Credit: Vasileios P. Kemerlis, Michalis Polychronakis, and Angelos D. Keromytis
ret2dir is a new kernel exploitation technique that uncovered how fundamental OS design practices and implementation decisions can significantly weaken the effectiveness of state-of-the-art kernel protection mechanisms.
Return-to-user (ret2usr) attacks are the de-facto kernel exploitation technique in commodity OSes. In a ret2usr attack, kernel code or data pointers are overwritten with user-space addresses after exploiting certain memory corruption vulnerabilities in kernel code. This allows attackers to execute shellcode with kernel rights by hijacking a privileged control path and redirecting it to user space memory, easily circumventing protections like kernel ASLR and NX. In essence, ret2usr attacks take advantage of the weak separation of the kernel context from user space (i.e., kernel code and data are inaccessible from code running in user mode, but the kernel has complete and unrestricted access to the whole address space, including user code and data), as for performance reasons the kernel is typically mapped into the address space of every running process.

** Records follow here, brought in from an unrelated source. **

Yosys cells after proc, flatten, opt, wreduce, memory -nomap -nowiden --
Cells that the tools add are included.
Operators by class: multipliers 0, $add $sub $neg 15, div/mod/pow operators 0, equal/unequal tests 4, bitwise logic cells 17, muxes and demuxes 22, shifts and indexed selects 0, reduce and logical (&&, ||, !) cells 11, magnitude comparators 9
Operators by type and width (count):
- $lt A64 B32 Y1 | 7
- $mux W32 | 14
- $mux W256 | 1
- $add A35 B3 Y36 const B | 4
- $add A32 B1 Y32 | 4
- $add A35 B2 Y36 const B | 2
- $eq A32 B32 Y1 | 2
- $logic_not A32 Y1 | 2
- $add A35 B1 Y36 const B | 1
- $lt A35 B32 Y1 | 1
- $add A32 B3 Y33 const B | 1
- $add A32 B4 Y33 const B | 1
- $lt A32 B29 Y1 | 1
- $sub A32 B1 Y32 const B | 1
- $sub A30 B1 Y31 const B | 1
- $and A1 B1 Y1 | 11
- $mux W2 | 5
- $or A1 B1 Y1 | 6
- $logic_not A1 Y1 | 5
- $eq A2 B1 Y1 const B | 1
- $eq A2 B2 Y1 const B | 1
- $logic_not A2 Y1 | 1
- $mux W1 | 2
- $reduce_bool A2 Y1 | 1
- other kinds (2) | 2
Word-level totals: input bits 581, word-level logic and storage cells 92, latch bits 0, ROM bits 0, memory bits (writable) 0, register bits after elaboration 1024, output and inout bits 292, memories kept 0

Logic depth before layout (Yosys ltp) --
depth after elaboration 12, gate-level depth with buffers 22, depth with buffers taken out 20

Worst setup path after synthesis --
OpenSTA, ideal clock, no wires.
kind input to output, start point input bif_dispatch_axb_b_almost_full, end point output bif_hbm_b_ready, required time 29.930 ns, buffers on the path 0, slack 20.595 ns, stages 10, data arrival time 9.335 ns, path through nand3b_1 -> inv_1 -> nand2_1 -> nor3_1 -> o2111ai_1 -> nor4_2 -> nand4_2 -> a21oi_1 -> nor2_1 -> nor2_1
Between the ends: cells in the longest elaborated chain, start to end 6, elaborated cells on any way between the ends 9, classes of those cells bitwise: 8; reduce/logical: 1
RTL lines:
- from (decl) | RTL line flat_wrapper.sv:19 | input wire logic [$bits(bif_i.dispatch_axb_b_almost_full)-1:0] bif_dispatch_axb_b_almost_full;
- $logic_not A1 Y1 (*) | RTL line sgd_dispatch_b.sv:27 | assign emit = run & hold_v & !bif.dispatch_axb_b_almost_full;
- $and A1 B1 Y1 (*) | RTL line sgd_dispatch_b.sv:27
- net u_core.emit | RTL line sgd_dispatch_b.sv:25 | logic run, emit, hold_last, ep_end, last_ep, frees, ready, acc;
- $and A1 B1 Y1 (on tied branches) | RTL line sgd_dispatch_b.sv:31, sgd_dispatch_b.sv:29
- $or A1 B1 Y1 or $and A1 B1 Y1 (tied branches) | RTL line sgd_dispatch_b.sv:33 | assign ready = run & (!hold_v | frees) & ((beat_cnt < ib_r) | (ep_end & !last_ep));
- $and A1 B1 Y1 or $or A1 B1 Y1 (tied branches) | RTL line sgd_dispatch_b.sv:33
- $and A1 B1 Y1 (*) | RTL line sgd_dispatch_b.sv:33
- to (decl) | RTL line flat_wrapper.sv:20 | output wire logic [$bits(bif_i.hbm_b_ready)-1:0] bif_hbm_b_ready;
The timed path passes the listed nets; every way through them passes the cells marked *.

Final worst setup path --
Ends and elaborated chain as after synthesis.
`config.mk`:
```
export PLATFORM = sky130hd
export DESIGN_NAME = instrumented_ring_counter
export DESIGN_NICKNAME = d
export VERILOG_FILES = /design/src/rtl/instrumented_ring_counter.sv
export SDC_FILE = /design/constraint.sdc
export NUM_CORES = 1
export LEC_CHECK = 0
export CORE_ASPECT_RATIO = 1.1
export CORE_MARGIN = 3
export CORE_UTILIZATION = 54
export DETAILED_ROUTE_END_ITERATION = 10
export PLACE_DENSITY = 0.92
export SYNTH_ARGS = -nofsm -noshare
export SYNTH_HDL_FRONTEND = slang
export SYNTH_SLANG_ARGS = --single-unit
```
`constraint.sdc`:
```
create_clock -name wb_clk_i -period 2.8 [get_ports wb_clk_i]
set_input_delay 0.56 -clock wb_clk_i [delete_from_list [all_inputs] [get_ports wb_clk_i]]
set_output_delay 0.56 -clock wb_clk_i [all_outputs]
set_load 0.02 [all_outputs]
```
`src/rtl/instrumented_ring_counter.sv`:
```
// instrumented_ring_counter: counts synchronised rising edges of a ring oscillator over a
// programmable window of wb_clk_i cycles and holds the result for readback.
module instrumented_ring_counter #(
   parameter int CNT_W       = 32,
   parameter int GATE_W      = 24,
   parameter int SYNC_STAGES = 2
) (
   input  logic              wb_clk_i,
   input  logic              wb_rst_n,
   input  logic              active,
   input  logic              start,
   input  logic              abort,
   input  logic [GATE_W-1:0] gate_cycles,
   input  logic              ring_in,
   output logic [CNT_W-1:0]  count,
   output logic              overflow,
   output logic              busy,
   output logic              done
);
   localparam int AW = $clog2(SYNC_STAGES + 1);
   localparam logic [AW-1:0] ARM_LAST = AW'(SYNC_STAGES);
   typedef enum logic [1:0] {IDLE, ARM, COUNT, DONE} state_t;
   state_t state;
   logic [SYNC_STAGES-1:0] sync;
   logic prev;
   logic [GATE_W-1:0] gate_cnt;
   logic [AW-1:0] arm_cnt;
   logic rise;
   assign rise = sync[SYNC_STAGES-1] & ~prev;
   always_ff @(posedge wb_clk_i or negedge wb_rst_n)
      if (!wb_rst_n) begin
         state    <= IDLE;
         sync     <= '0;
         prev     <= 1'b0;
         gate_cnt <= '0;
         arm_cnt  <= '0;
         count    <= '0;
         overflow <= 1'b0;
         busy     <= 1'b0;
         done     <= 1'b0;
      end else begin
         sync <= {sync[SYNC_STAGES-2:0], ring_in};
         prev <= sync[SYNC_STAGES-1];
         if (!active) begin
            state    <= IDLE;
            count    <= '0;
            overflow <= 1'b0;
            busy     <= 1'b0;
            done     <= 1'b0;
         end else if (abort) begin
            state <= IDLE;
            busy  <= 1'b0;
            done  <= 1'b0;
         end else
            case (state)
               IDLE, DONE:
                  if (start) begin
                     state    <= ARM;
                     busy     <= 1'b1;
                     done     <= 1'b0;
                     gate_cnt <= gate_cycles;
                     arm_cnt  <= '0;
                     count    <= '0;
                     overflow <= 1'b0;
                  end
               // hold off counting until the synchroniser holds only post-start samples
               ARM:
                  if (arm_cnt == ARM_LAST) begin
                     if (gate_cnt == '0) begin
                        state <= DONE;
                        busy  <= 1'b0;
                        done  <= 1'b1;
                     end else
                        state <= COUNT;
                  end else
                     arm_cnt <= arm_cnt + 1'b1;
               COUNT: begin
                  gate_cnt <= gate_cnt - 1'b1;
                  if (rise) begin
                     if (&count) overflow <= 1'b1;
                     else count <= count + 1'b1;
                  end
                  if (gate_cnt == GATE_W'(1)) begin
                     state <= DONE;
                     busy  <= 1'b0;
                     done  <= 1'b1;
                  end
               end
               default: state <= IDLE;
            endcase
      end
endmodule

```
== Word-level counts from Yosys, hierarchy flattened ==
Index checks and enable logic that the tools add are counted.
Widths: inputs -> output; s select.
Storage, ports and cells
  logic and storage cells: 81
  bits in registers: 66
  output and inout bits: 35
  bits of input ports: 30
Operators by class
  bitwise logic cells: 3
  $add $sub $neg: 3
  multiplexer cells: 37
  equality and inequality tests: 17
  reductions and logical operators: 12
Operator list (number)
  $mux 32: 5
  $pmux 32 s2: 1
  $pmux 24 s2: 1
  $add 32x1->32 const B: 1
  $reduce_and 32->1: 1
  $eq 24x1->1 const B: 1
  $logic_not 24->1: 1
  $mux 24: 1
  $sub 24x1->24 const B: 1
  $mux 1: 17
  $ne 4x4->1 const B: 4
  $reduce_and 5->1: 3
  $mux 2: 7
  $ne 3x3->1 const B: 4
  $reduce_and 4->1: 2
  $eq 2x2->1 const B: 3
  $ne 2x2->1 const B: 3
  $pmux 1 s3: 2
  $pmux 2 s3: 1
  $pmux 2 s2: 1
  $reduce_bool 2->1: 2
  $ne 3x1->1 const B: 1
  $reduce_and 3->1: 1
  $add 2x1->2 const B: 1
  6 further kinds: 7

== Logic depth before layout (Yosys ltp) ==
Gate-level depths: netlist (run 1).
  word-level depth: 6
  gate-level depth with buffers: 10
  depth with buffers taken out: 7

== Worst setup path after synthesis (run 1) ==
Ideal clock, no wire load.
  path kind: register to register
  start point: register state[0]
  end point: register count[17]
  data arrival time: 2.353 ns
  setup time: 0.078 ns
  setup slack: 0.369 ns
  period minus slack after synthesis: 2.431 ns
  cell stages (with the launch flop): 9
  path through: dfrtp_1 inv_1 ha_1 o21bai_1 a221o_1 or3_1 buf_2 or4_1 a21oi_1
On the way
  longest elaborated chain between the ends: 5
  elaborated cells on any way between the ends: 12
  those cells by class: eq/ne: 6; mux: 3; reduce/logical: 3
Ends and longest elaborated chain
  from (decl): RTL line 23  | state_t state;
  from (signal assigned): RTL line 32  | state <= IDLE;
  from (signal assigned): RTL line 45  | state <= IDLE;
  from (signal assigned): RTL line 51  | state <= IDLE;
  $eq 2x2->1 or $logic_not 2->1 (tied branches): RTL line 55  | case (state)
  $reduce_or 2->1: RTL line 55
  $pmux 32 s2: RTL line 55
  $mux 32: RTL line 50  | end else if (abort) begin
  $mux 32: RTL line 44  | if (!active) begin
  to (signal assigned): RTL line 81  | else count <= count + 1'b1;
  to (decl): RTL line 15  | output logic [CNT_W-1:0] count,
Parallel ways exist; a longest one is shown, timed or not. The select of a mux whose other input is x is not followed.
A chain may end at the register's enable or synchronous reset.

== Worst setup path in the final report (run 1) ==
  start point: register gate_cnt[0]
  end point: register busy
On the way
  longest elaborated chain between the ends: 3
  elaborated cells on any way between the ends: 5
  those cells by class: eq/ne: 3; reduce/logical: 2
Ends and longest elaborated chain
  from (decl): RTL line 26  | logic [GATE_W-1:0] gate_cnt;
  from (signal assigned): RTL line 61  | gate_cnt <= gate_cycles;
  from (signal assigned): RTL line 78  | gate_cnt <= gate_cnt - 1'b1;
  $eq 24x1->1 or $logic_not 24->1 (tied branches): RTL line 83, 69
  $ne 4x4->1 (no line)
  $reduce_and 4->1 (no line) *
  to (signal assigned): RTL line 59  | busy <= 1'b1;
  to (signal assigned): RTL line 71  | busy <= 1'b0;
  to (signal assigned): RTL line 85  | busy <= 1'b0;
  to (decl): RTL line 17  | output logic busy,
Mark *: on every way between the ends. The rest lies on a longest branch, timed or not.

==> results by group, run 1 <==
Outcome
  – Status: completed

Route
  – Detailed Route WL: ~11,000 um
  – Initial DRC count: ~370
  – ANT nets after route: 0
  – Pre-antenna DRT Iters: 6
  – Via Count: 4,117
  – DRC: 0
  – WL/cell: between 15 and 20 um
  – Via density: 6.67

Clock tree
  – Max Buffers Root-to-Sink: 2
  – Num CTS Buffers: 9
  – Clock Pin Slew Worst Setup and Hold Paths: 0.07 ns
  – Clock root buffer: clkbuf_8
  – Clk sink count: 66
  – Hold Buf Count CTS: 0
  – Later-pin clock latency in the skew report: roughly 0.35 ns
  – H-tree depth: 3
  – CTS tree: done

Critical path
  – Worst path arrival time: 2.86 ns
  – Startpoint Class: flip-flop
  – CP endpoint kind: flip-flop
  – Crit path kind: flip-flop to flip-flop
  – Crit Path Max Fanout: 7
  – Required @ worst endpoint: around 3.0 ns

STA
  – Fmax achieved: 0.382 GHz
  – Final hold vios: 0
  – Period utilisation layout: 93.6%
  – Period minus WS final: 2.62 ns
  – Final setup fails: 0
  – Hold slack: approximately 0.25 ns
  – Slew headroom: between 50% and 60%
  – RSZ-0062 raised after global routing: false
  – Final Slew Violations: 0
  – Clk_skew: approximately 0.011 ns
  – Worst slew pin tran: between 0.6 and 0.7 ns

Synth
  – Register area share after synthesis: 41.0%
  – Top_reg_cell synth: dfrtp_1
  – Post-synth EDFFs: 0
  – Post-Syn Area: 4030 um^2
  – Synth warn: 0
  – Mapped Cells: 461
  – Async set-reset flop share out of synthesis: between 90% and 100%
  – Yosys reg bits: 66
  – Distinct cells, synth: 62
  – Syn_area_per_cell: a little under 9 um^2
  – Syn nets: between 400 and 500

Global routing
  – Initial antenna violation count: 0
  – Number of global-route vias before repair: around 3,900
  – Grt total ovfl: 0
  – Tot GR Track Use: roughly a quarter
  – First-pass GRT wire length: ~18,000 um
  – Pin count of the biggest net entering global routing: 56

Cells and area
  – Number of nets in the layout: approximately 570
  – Number of standard cells in the final layout excluding fillers: approximately 620
  – Post-Layout Inst Area: around 5000 um^2
  – Most common cell after layout, fill and taps aside: dfrtp_1
  – Layout cells sized above 1: about a tenth
  – Area Growth Syn to Fin: 23.4%
  – Filler cells: between 500 and 600
  – Most frequent cells in the layout: dfrtp_1 (66), clkdlybuf4s50_1 (63), a21oi_1 (47)
  – Ant diodes: 0

Placement
  – Routability Congestion: 0.950
  – Inst Count DP: ~600
  – HPWL Detailed: roughly 7600 um
  – Area after DPL: approximately 4800 um^2
  – PortBufs: 64

Die
  – Die Height: roughly 97 um
  – IO Count: 65
  – Total core area: roughly 7100 um^2
  – Row Count: 32
  – Area of the die: around 8500 um^2
  – Die X: just under 90 um
  – Starting Density: 56.5%

Run
  – Max_cap viols: 0

Power
  – P_leak: between 1.5 and 2 nW
  – VDD IR max: around 0.36 mV
  – Pwr per Cell Area: approximately 460 nW/um^2

Hold path
  – Worst Hold Class: primary input to async pin
[per-stage QoR]
step           power, mW  worst slack (ns)  TNS [ns]  utilization (%)
2_1_floorplan       1.38             0.369         0                -
3_3_place_gp        1.52            0.0601         0             67.3
3_5_place_dp        1.55           -0.0330   -0.0330             67.3
4_1_cts             2.27             0.113         0             69.7
5_1_grt             2.37            0.0645         0             69.7
6_report            2.27             0.180         0             69.7
[worst max-delay path: stages, from the launching register on]
cell and delay, ns:
dfrtp_1 0.42, inv_1 0.10, ha_1 0.31, or4b_2 0.62, or4_1 0.52, o21ai_2 0.24
a21oi_1 0.10, a41o_1 0.20
[worst paths after layout]
| kind | start | endpoint | slack (ns) | cells past startpoint |
|---|---|---|---|---|
| worst max-delay path | gate_cnt[0]$_DFFE_PN0P_ | busy$_DFFE_PN0P_ | 0.18 | 7 |
| min in group wb_clk_i | sync[0]$_DFF_PN0_ | sync[1]$_DFF_PN0_ | 0.35 | 0 |
| worst max register to register | gate_cnt[0]$_DFFE_PN0P_ | busy$_DFFE_PN0P_ | 0.18 | 7 |
| max in group asynchronous | wb_rst_n | gate_cnt[16]$_DFFE_PN0P_ | 1.77 | 2 |
| worst min-delay path | wb_rst_n | count[27]$_DFFE_PN0P_ | 0.25 | 1 |
| worst min register to register | sync[0]$_DFF_PN0_ | sync[1]$_DFF_PN0_ | 0.35 | 0 |
[layer usage]
metal	routed length, um	global-route usage (%)	vias up	share of wire, %
li1	-	-	1909	-
met1	4370	33.3	1947	40
met2	5330	44.0	225	49
met3	844	4.50	36	7.8
met4	270	12.1	0	2.5
met5	0	0	-	0
[cell families after synthesis]
kind of cell    after synthesis  synth area share (%)
simple gates                190                  26.1
flops                        66                  41.0
buf+inv                      39                  4.13
fa+ha+maj                     7                  2.17
mux                           3                 0.745
compound gates              156                  25.8
[where the power goes]
group / leakage (nW) / internal, mW / switching (mW)
Clock: 0.0920 / 0.361 / 0.371
Combinational: 0.941 / 0.178 / 0.204
Sequential: 0.848 / 1.05 / 0.111
Total: 1.88 / 1.58 / 0.687
[synthesized netlist by cell type (all sizes together) (7+ instances only)]
cell type | number | area (um^2)
nand4 | 10 | 68.8
clkbuf | 17 | 63.8
o21ai | 22 | 110
nand2 | 40 | 150
a21oi | 48 | 244
or4 | 14 | 113
ha | 7 | 87.6
nor4 | 10 | 77.6
dfrtp | 66 | 1650
o211ai | 8 | 60.1
o31ai | 14 | 105
or3 | 17 | 111
nor2 | 29 | 109
nor3 | 10 | 50.1
inv | 13 | 48.8
nand3 | 26 | 130
o22ai | 11 | 68.8
a2bb2oi | 9 | 78.8
buf | 9 | 53.8
[registers in the layout (all words and copies together) (netlist names)]
name      count
count        32
done          1
sync          2
overflow      1
gate_cnt     24
state         2
busy          1
prev          1
arm_cnt       2
[cell type report]
type	instances	area [um^2]	area share (%)
clock buffer	12	155	3.12
inverter	13	48.8	0.982
multi-input combinational	356	2220	44.7
tap	85	106	2.14
sequential	66	1650	33.2
clock inverter	3	15.0	0.302
timing repair buffer	82	771	15.5
[timing repair]
action                                  in CTS  in global routing
endpoints found under the setup margin       0                  2
setup buffers                                0                  0
gates resized for setup                      0                  1
(Power assumes the default switching activity.)
==> run 2: changes to the inputs <==
--- a/config.mk
+++ b/config.mk
@@ -5,8 +5,8 @@
 export SDC_FILE = /design/constraint.sdc
 export NUM_CORES = 1
 export LEC_CHECK = 0
+export ABC_CLOCK_PERIOD_IN_PS = 2800
 export CORE_ASPECT_RATIO = 1.1
-export CORE_MARGIN = 3
 export CORE_UTILIZATION = 54
 export DETAILED_ROUTE_END_ITERATION = 10
 export PLACE_DENSITY = 0.92
==> run 2 against run 1 <==
The flow now finishes with violations (DRC). Cell area up 1.2%. Wire length is 1.5% higher. Core utilization rose by 0.84 points. Critical path type unchanged.
==> results by group, run 2 (synthesis gave the netlist of run 1 again) <==
Outcome
  – Status: finished, violations left
  – Failing checks: DRC

Critical path
  – Critical R2R Capture: count[25]$_DFFE_PN0P_
  – Slowest cell delay on critical path: 0.56 ns (-0.06 ns)
  – Most frequent CP cell: buf_4
  – Crit path depth: 9 (+2)
  – Startpoint Class: flip-flop
  – Crit Path Max Fanout: 12 (+5)
  – Worst path arrival time: 2.93 ns (+0.07 ns)
  – Critical path's slowest cell: or4_1
  – Crit path kind: flip-flop to flip-flop
  – R2r setup slk: 0.14 ns (-0.04 ns)
  – CP endpoint kind: flip-flop
  – Buffers & Inverters on Critical Path: 3 (+2)
  – Worst setup path end: count[25]$_DFFE_PN0P_
  – Required @ worst endpoint: 3.08 ns (+0.04 ns)
  – Worst r2r src: state[0]$_DFFE_PN0P_
  – CP Cell Sequence: inv_1 > ha_2 > o21bai_1 > buf_4 > a221oi_2 > buf_4 > nand2_1 > or4_1 > a21oi_1
  – Family with the most delay on the worst path: simple AND/OR/NAND/NOR gates
  – Crit path launch: state[0]$_DFFE_PN0P_
  – Worst-case reg-to-reg path depth: 9 (+2)

Hold path
  – Worst Hold Class: primary input to async pin

Die
  – IO Count: 65 (unchanged)
  – Die X: 84.4 um (-4.5%)
  – Die Height: 92.6 um (-4.1%)
  – Area of the die: 7810 um^2 (-8.5%)
  – Total core area: 7130 um^2 (unchanged)
  – Row Count: 32 (unchanged)
  – Starting Density: 56.5% (unchanged)

Global routing
  – Pin count of the biggest net entering global routing: 56 (unchanged)
  – Grt total ovfl: 0 (unchanged)
  – First-pass GRT wire length: 18,400 um (+3.1%)
  – Number of global-route vias before repair: 3,960 (+2.6%)
  – Tot GR Track Use: 29.9% (+3.5 points)
  – Initial antenna violation count: 0 (unchanged)

Power
  – Post-layout power: 2.34 mW (+2.9%)
  – Pwr per Cell Area: 465 nW/um^2 (+1.7%)
  – VDD IR max: 0.469 mV (+31%)
  – P_leak: 1.91 nW (+1.8%)

Route
  – WL/cell: 17.6 um (+0.55%)
  – Via density: 6.65 (-0.29%)
  – ANT nets after route: 0 (unchanged)
  – Initial DRC count: 288 (-22%)
  – DRC: 6 (+6)
  – Via Count: 4,145 (+0.68%)
  – Detailed Route WL: 11,000 um (+1.5%)
  – Pre-antenna DRT Iters: 9 (+3)

STA
  – Final setup fails: 0 (unchanged)
  – Period utilisation layout: 94.9% (+1.3 points)
  – Period minus WS final: 2.66 ns (+0.0364 ns)
  – Fmax achieved: 0.376 GHz (-1.4%)
  – Worst slew pin tran: 0.631 ns (-0.0448 ns)
  – Slew headroom: 57.3% (+2.4 points)
  – Final Slew Violations: 0 (unchanged)
  – RSZ-0062 raised after global routing: false
  – Final hold vios: 0 (unchanged)
  – Clk_skew: 0.0108 ns (-0.000603 ns)

Cells and area
  – Most frequent cells in the layout: dfrtp_1 (66), clkdlybuf4s50_1 (63), a21oi_1 (47)
  – Area Growth Syn to Fin: 24.8%
  – Ant diodes: 0 (unchanged)
  – Number of nets in the layout: 571 (+1.1%)
  – Fin util: 70.6% (+0.84 points)
  – Max reg flops: 32 (unchanged)
  – Top reg by flops: count
  – Number of standard cells in the final layout excluding fillers: 623 (+0.97%)
  – Biggest regs: count x32, gate_cnt x24
  – Most common cell after layout, fill and taps aside: dfrtp_1
  – Post-Layout Inst Area: 5030 um^2 (+1.2%)
  – Layout cells sized above 1: 11.3% (+0.81 points)
  – Filler cells: 528 (+0.76%)

Clock tree
  – Clock root buffer: clkbuf_8
  – Post_cts resized: 0 (unchanged)
  – Post-CTS setup buffers: 0 (unchanged)
  – Later-pin clock latency in the skew report: 0.36 ns (about the same)
  – Num CTS Buffers: 9 (unchanged)
  – Clock Pin Slew Worst Setup and Hold Paths: 0.08 ns (about the same)
  – CTS tree: done
  – H-tree depth: 3 (unchanged)
  – Clk sink count: 66 (unchanged)
  – Hold Buf Count CTS: 0 (unchanged)
  – Max Buffers Root-to-Sink: 2 (unchanged)

Run
  – Max_cap viols: 0 (unchanged)

Placement
  – Area after DPL: 4840 um^2 (+0.94%)
  – PortBufs: 64 (unchanged)
  – Routability Congestion: 0.900 (-5.3%)
  – Inst Count DP: 608 (+1.0%)
  – HPWL Detailed: 7830 um (+3.4%)
[run 2: cell types whose count changed in the layout (fill, tap and decap cells not counted)]
cell / change
buf_4: +6
bufinv_16: +1
clkbuf_1: +1
clkbuf_8: -1
clkinv_2: -1
[run 2: cell type report]
class | count | area (um^2) | area share, %
multi-input cells | 356 | 2220 | 44.2
flip-flops and latches | 66 | 1650 | 32.8
well taps | 85 | 106 | 2.11
repair buffers | 88 | 816 | 16.2
clock inverters | 3 | 40.0 | 0.796
clock buffers | 12 | 145 | 2.89
inverters | 13 | 48.8 | 0.970
[run 2: metal layers]
metal | part of all wire [%] | track usage, % | up-vias
li1 | - | - | 1930
met1 | 39 | 35.4 | 1970
met2 | 51 | 50.5 | 203
met3 | 5.8 | 5.08 | 42
met4 | 4.1 | 19.1 | 0
met5 | 0 | 0 | -
[run 2: power breakdown]
group | switching [mW] | internal (mW) | leakage (nW) | total [mW]
clock | 0.364 | 0.428 | 0.0962 | 0.793
sequential | 0.111 | 1.05 | 0.848 | 1.16
combinational | 0.203 | 0.185 | 0.970 | 0.388
[run 2: worst min path at each step]
stage / slack (ns) / to / cells past startpoint
after CTS: 0.16 / count[26]$_DFFE_PN0P_ / 1
after detailed placement: 0.34 / sync[1]$_DFF_PN0_ / 0
after global placement: 0.34 / sync[1]$_DFF_PN0_ / 0
after floorplan: 0.26 / arm_cnt[0]$_DFFE_PN0P_ / 0
after global routing: 0.18 / count[26]$_DFFE_PN0P_ / 1
final: 0.15 / count[26]$_DFFE_PN0P_ / 1
[run 2: through the flow]
| stage | worst slack (ns) | TNS, ns | hold WS, ns |
|---|---|---|---|
| after global routing | 0.0477 | 0 | 0.180 |
| after CTS | 0.130 | 0 | 0.165 |
| after detailed placement | -0.0327 | -0.0447 | 0.340 |
| after floorplan | 0.369 | 0 | 0.264 |
| final | 0.144 | 0 | 0.149 |
| after global placement | 0.0562 | 0 | 0.335 |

In response to such attacks, several kernel-hardening approaches have been proposed to enforce a more strict address space separation, by preventing arbitrary control flow transfers and data accesses from kernel to user space. Intel and ARM recently introduced hardware support for this purpose in the form of the SMEP, SMAP, and PXN processor features.
In their work, Kemerlis et al. showed that although mechanisms like the above prevent the explicit sharing of the virtual address space among user processes and the kernel, conditions of implicit sharing still exist due to fundamental OS design choices that trade stronger isolation for performance. They demonstrated how implicit data sharing can be leveraged for the complete circumvention of software and hardware kernel isolation protections, by introducing a new kernel exploitation technique, dubbed return-to-direct-mapped memory (ret2dir). ret2dir bypasses existing ret2usr protections, such as PaX’s KERNEXEC and UDEREF, Intel’s SMEP and SMAP, as well as ARM’s PXN, by taking advantage of the kernel’s direct-mapped physical memory region. They also presented techniques for constructing ret2dir exploits against x86, x86-64, AArch32, and AArch64 Linux targets that bypass all tested protection mechanisms (KERNEXEC, UDEREF, SMEP, SMAP, and PXN). Finally, to mitigate ret2dir attacks, they also discussed the design and implementation of an eXclusive Page Frame Ownership (XPFO) scheme for the Linux kernel that prevents the implicit sharing of physical memory pages.